An exact copy of the listing is what is needed; please output it in full.

● **Recorded information**
◆ ◆ ◆
<file path="config.mk">
export PLATFORM = sky130hd
export DESIGN_NAME = fifo_uart_tx
export DESIGN_NICKNAME = d
export VERILOG_FILES = /design/src/rtl/uart_pkg.sv /design/src/rtl/uart_baud_tick.sv /design/src/rtl/fifo_uart_tx.sv
export SDC_FILE = /design/constraint.sdc
export NUM_CORES = 1
export LEC_CHECK = 0
export CAP_MARGIN = 25
export CORE_UTILIZATION = 45
export DETAILED_ROUTE_END_ITERATION = 7
export PLACE_DENSITY = 0.78
export REMOVE_ABC_BUFFERS = 1
export SYNTH_ARGS = -nofsm -noshare
export SYNTH_HDL_FRONTEND = slang
export SYNTH_SLANG_ARGS = --single-unit
</file>
<file path="constraint.sdc">
create_clock -name clk -period 3.43 [get_ports clk]
set_input_delay 0.8575 -clock clk [delete_from_list [all_inputs] [get_ports clk]]
set_output_delay 0.8575 -clock clk [all_outputs]
set_load 0.03 [all_outputs]
</file>
<file path="src/rtl/uart_pkg.sv">
// Shared types and helpers for the FIFO-fed UART transmitter.
// Pure declarations; no timing or flow-control behaviour of its own.
package uart_pkg;

  typedef enum logic [2:0] {
    IDLE,
    FETCH,
    LOAD,
    START,
    DATA,
    PARITY,
    STOP
  } tx_state_e;

  localparam int DATA_BITS = 8;

  // Bit value that makes the total count of ones (data plus this bit) even.
  function automatic logic even_parity(input logic [7:0] d);
    return ^d;
  endfunction

endpackage

</file>
<file path="src/rtl/uart_baud_tick.sv">
// Bit-period counter: tick marks the last clk of each serial bit, 0 latency from count.
// No flow control; clr holds the count at zero so every bit starts aligned.
module uart_baud_tick #(
  parameter int CLKS_PER_BIT = 16
) (
  input  logic clk,
  input  logic rst,
  input  logic clr,
  output logic tick
);

  localparam int CW = (CLKS_PER_BIT > 1) ? $clog2(CLKS_PER_BIT) : 1;
  localparam logic [CW-1:0] LAST = CW'(CLKS_PER_BIT - 1);

  logic [CW-1:0] cnt_q, cnt_d;

  assign tick = (cnt_q == LAST);

  always_comb begin
    cnt_d = cnt_q + CW'(1);
    if (clr || tick) begin
      cnt_d = '0;
    end
  end

  always_ff @(posedge clk) begin
    if (rst) begin
      cnt_q <= '0;
    end else begin
      cnt_q <= cnt_d;
    end
  end

endmodule

</file>
<file path="src/rtl/fifo_uart_tx.sv">
// Pops bytes from a registered-output FIFO and sends them as 8N1 (optional even parity) frames.
// 3 clk from IDLE decision to start bit; en only gates new frames, a running frame always completes.
module fifo_uart_tx
  import uart_pkg::*;
#(
  parameter int CLKS_PER_BIT = 16,
  parameter bit PARITY_EN    = 1'b0
) (
  input  logic       clk,
  input  logic       rst,
  input  logic       en,
  input  logic       fifo_empty,
  input  logic [7:0] fifo_dout,
  output logic       fifo_rd,
  output logic       tx,
  output logic       busy,
  output logic       byte_done
);

  localparam int IDXW = $clog2(DATA_BITS);
  localparam logic [IDXW-1:0] LAST_IDX = IDXW'(DATA_BITS - 1);

  tx_state_e            state_q, state_d;
  logic [DATA_BITS-1:0] shreg_q, shreg_d;
  logic [IDXW-1:0]      bit_idx_q, bit_idx_d;
  logic                 parity_q, parity_d;
  logic                 tx_q, tx_d;
  logic                 baud_clr;
  logic                 baud_tick;

  // Counter only runs while a frame is on the wire; LOAD zeroes it for the start bit.
  assign baud_clr = (state_q == IDLE) || (state_q == FETCH) || (state_q == LOAD);

  uart_baud_tick #(
    .CLKS_PER_BIT(CLKS_PER_BIT)
  ) u_baud (
    .clk  (clk),
    .rst  (rst),
    .clr  (baud_clr),
    .tick (baud_tick)
  );

  always_comb begin
    state_d   = state_q;
    shreg_d   = shreg_q;
    bit_idx_d = bit_idx_q;
    parity_d  = parity_q;
    unique case (state_q)
      IDLE: begin
        if (en && !fifo_empty) begin
          state_d = FETCH;
        end
      end
      FETCH: begin
        state_d = LOAD;
      end
      LOAD: begin
        shreg_d  = fifo_dout;
        parity_d = even_parity(fifo_dout);
        state_d  = START;
      end
      START: begin
        if (baud_tick) begin
          state_d   = DATA;
          bit_idx_d = '0;
        end
      end
      DATA: begin
        if (baud_tick) begin
          shreg_d = shreg_q >> 1;
          if (bit_idx_q == LAST_IDX) begin
            state_d = PARITY_EN ? PARITY : STOP;
          end else begin
            bit_idx_d = bit_idx_q + IDXW'(1);
          end
        end
      end
      PARITY: begin
        if (baud_tick) begin
          state_d = STOP;
        end
      end
      STOP: begin
        if (baud_tick) begin
          state_d = IDLE;
        end
      end
      default: begin
        state_d = IDLE;
      end
    endcase
  end

  // tx is computed from the next state so the registered line changes with the state.
  always_comb begin
    tx_d = 1'b1;
    unique case (state_d)
      START:   tx_d = 1'b0;
      DATA:    tx_d = shreg_d[0];
      PARITY:  tx_d = parity_d;
      default: tx_d = 1'b1;
    endcase
  end

  always_ff @(posedge clk) begin
    if (rst) begin
      state_q   <= IDLE;
      shreg_q   <= '0;
      bit_idx_q <= '0;
      parity_q  <= 1'b0;
      tx_q      <= 1'b1;
    end else begin
      state_q   <= state_d;
      shreg_q   <= shreg_d;
      bit_idx_q <= bit_idx_d;
      parity_q  <= parity_d;
      tx_q      <= tx_d;
    end
  end

  assign tx        = tx_q;
  assign fifo_rd   = (state_q == FETCH);
  assign busy      = (state_q != IDLE);
  assign byte_done = (state_q == STOP) && baud_tick;

endmodule
</file>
◆ ◆ ◆
● **Task solution**
<file path="config.mk">
export PLATFORM = sky130hd
export DESIGN_NAME = fifo_uart_tx
export DESIGN_NICKNAME = d
export VERILOG_FILES = /design/src/rtl/uart_pkg.sv /design/src/rtl/uart_baud_tick.sv /design/src/rtl/fifo_uart_tx.sv
export SDC_FILE = /design/constraint.sdc
export NUM_CORES = 1
export LEC_CHECK = 0
export CAP_MARGIN = 25
export CORE_UTILIZATION = 45
export DETAILED_ROUTE_END_ITERATION = 7
export PLACE_DENSITY = 0.78
export REMOVE_ABC_BUFFERS = 1
export SYNTH_ARGS = -nofsm -noshare
export SYNTH_HDL_FRONTEND = slang
export SYNTH_SLANG_ARGS = --single-unit
</file>
<file path="constraint.sdc">
create_clock -name clk -period 3.43 [get_ports clk]
set_input_delay 0.8575 -clock clk [delete_from_list [all_inputs] [get_ports clk]]
set_output_delay 0.8575 -clock clk [all_outputs]
set_load 0.03 [all_outputs]
</file>
<file path="src/rtl/uart_pkg.sv">
// Shared types and helpers for the FIFO-fed UART transmitter.
// Pure declarations; no timing or flow-control behaviour of its own.
package uart_pkg;

  typedef enum logic [2:0] {
    IDLE,
    FETCH,
    LOAD,
    START,
    DATA,
    PARITY,
    STOP
  } tx_state_e;

  localparam int DATA_BITS = 8;

  // Bit value that makes the total count of ones (data plus this bit) even.
  function automatic logic even_parity(input logic [7:0] d);
    return ^d;
  endfunction

endpackage

</file>
<file path="src/rtl/uart_baud_tick.sv">
// Bit-period counter: tick marks the last clk of each serial bit, 0 latency from count.
// No flow control; clr holds the count at zero so every bit starts aligned.
module uart_baud_tick #(
  parameter int CLKS_PER_BIT = 16
) (
  input  logic clk,
  input  logic rst,
  input  logic clr,
  output logic tick
);

  localparam int CW = (CLKS_PER_BIT > 1) ? $clog2(CLKS_PER_BIT) : 1;
  localparam logic [CW-1:0] LAST = CW'(CLKS_PER_BIT - 1);

  logic [CW-1:0] cnt_q, cnt_d;

  assign tick = (cnt_q == LAST);

  always_comb begin
    cnt_d = cnt_q + CW'(1);
    if (clr || tick) begin
      cnt_d = '0;
    end
  end

  always_ff @(posedge clk) begin
    if (rst) begin
      cnt_q <= '0;
    end else begin
      cnt_q <= cnt_d;
    end
  end

endmodule

</file>
<file path="src/rtl/fifo_uart_tx.sv">
// Pops bytes from a registered-output FIFO and sends them as 8N1 (optional even parity) frames.
// 3 clk from IDLE decision to start bit; en only gates new frames, a running frame always completes.
module fifo_uart_tx
  import uart_pkg::*;
#(
  parameter int CLKS_PER_BIT = 16,
  parameter bit PARITY_EN    = 1'b0
) (
  input  logic       clk,
  input  logic       rst,
  input  logic       en,
  input  logic       fifo_empty,
  input  logic [7:0] fifo_dout,
  output logic       fifo_rd,
  output logic       tx,
  output logic       busy,
  output logic       byte_done
);

  localparam int IDXW = $clog2(DATA_BITS);
  localparam logic [IDXW-1:0] LAST_IDX = IDXW'(DATA_BITS - 1);

  tx_state_e            state_q, state_d;
  logic [DATA_BITS-1:0] shreg_q, shreg_d;
  logic [IDXW-1:0]      bit_idx_q, bit_idx_d;
  logic                 parity_q, parity_d;
  logic                 tx_q, tx_d;
  logic                 baud_clr;
  logic                 baud_tick;

  // Counter only runs while a frame is on the wire; LOAD zeroes it for the start bit.
  assign baud_clr = (state_q == IDLE) || (state_q == FETCH) || (state_q == LOAD);

  uart_baud_tick #(
    .CLKS_PER_BIT(CLKS_PER_BIT)
  ) u_baud (
    .clk  (clk),
    .rst  (rst),
    .clr  (baud_clr),
    .tick (baud_tick)
  );

  always_comb begin
    state_d   = state_q;
    shreg_d   = shreg_q;
    bit_idx_d = bit_idx_q;
    parity_d  = parity_q;
    unique case (state_q)
      IDLE: begin
        if (en && !fifo_empty) begin
          state_d = FETCH;
        end
      end
      FETCH: begin
        state_d = LOAD;
      end
      LOAD: begin
        shreg_d  = fifo_dout;
        parity_d = even_parity(fifo_dout);
        state_d  = START;
      end
      START: begin
        if (baud_tick) begin
          state_d   = DATA;
          bit_idx_d = '0;
        end
      end
      DATA: begin
        if (baud_tick) begin
          shreg_d = shreg_q >> 1;
          if (bit_idx_q == LAST_IDX) begin
            state_d = PARITY_EN ? PARITY : STOP;
          end else begin
            bit_idx_d = bit_idx_q + IDXW'(1);
          end
        end
      end
      PARITY: begin
        if (baud_tick) begin
          state_d = STOP;
        end
      end
      STOP: begin
        if (baud_tick) begin
          state_d = IDLE;
        end
      end
      default: begin
        state_d = IDLE;
      end
    endcase
  end

  // tx is computed from the next state so the registered line changes with the state.
  always_comb begin
    tx_d = 1'b1;
    unique case (state_d)
      START:   tx_d = 1'b0;
      DATA:    tx_d = shreg_d[0];
      PARITY:  tx_d = parity_d;
      default: tx_d = 1'b1;
    endcase
  end

  always_ff @(posedge clk) begin
    if (rst) begin
      state_q   <= IDLE;
      shreg_q   <= '0;
      bit_idx_q <= '0;
      parity_q  <= 1'b0;
      tx_q      <= 1'b1;
    end else begin
      state_q   <= state_d;
      shreg_q   <= shreg_d;
      bit_idx_q <= bit_idx_d;
      parity_q  <= parity_d;
      tx_q      <= tx_d;
    end
  end

  assign tx        = tx_q;
  assign fifo_rd   = (state_q == FETCH);
  assign busy      = (state_q != IDLE);
  assign byte_done = (state_q == STOP) && baud_tick;

endmodule
</file>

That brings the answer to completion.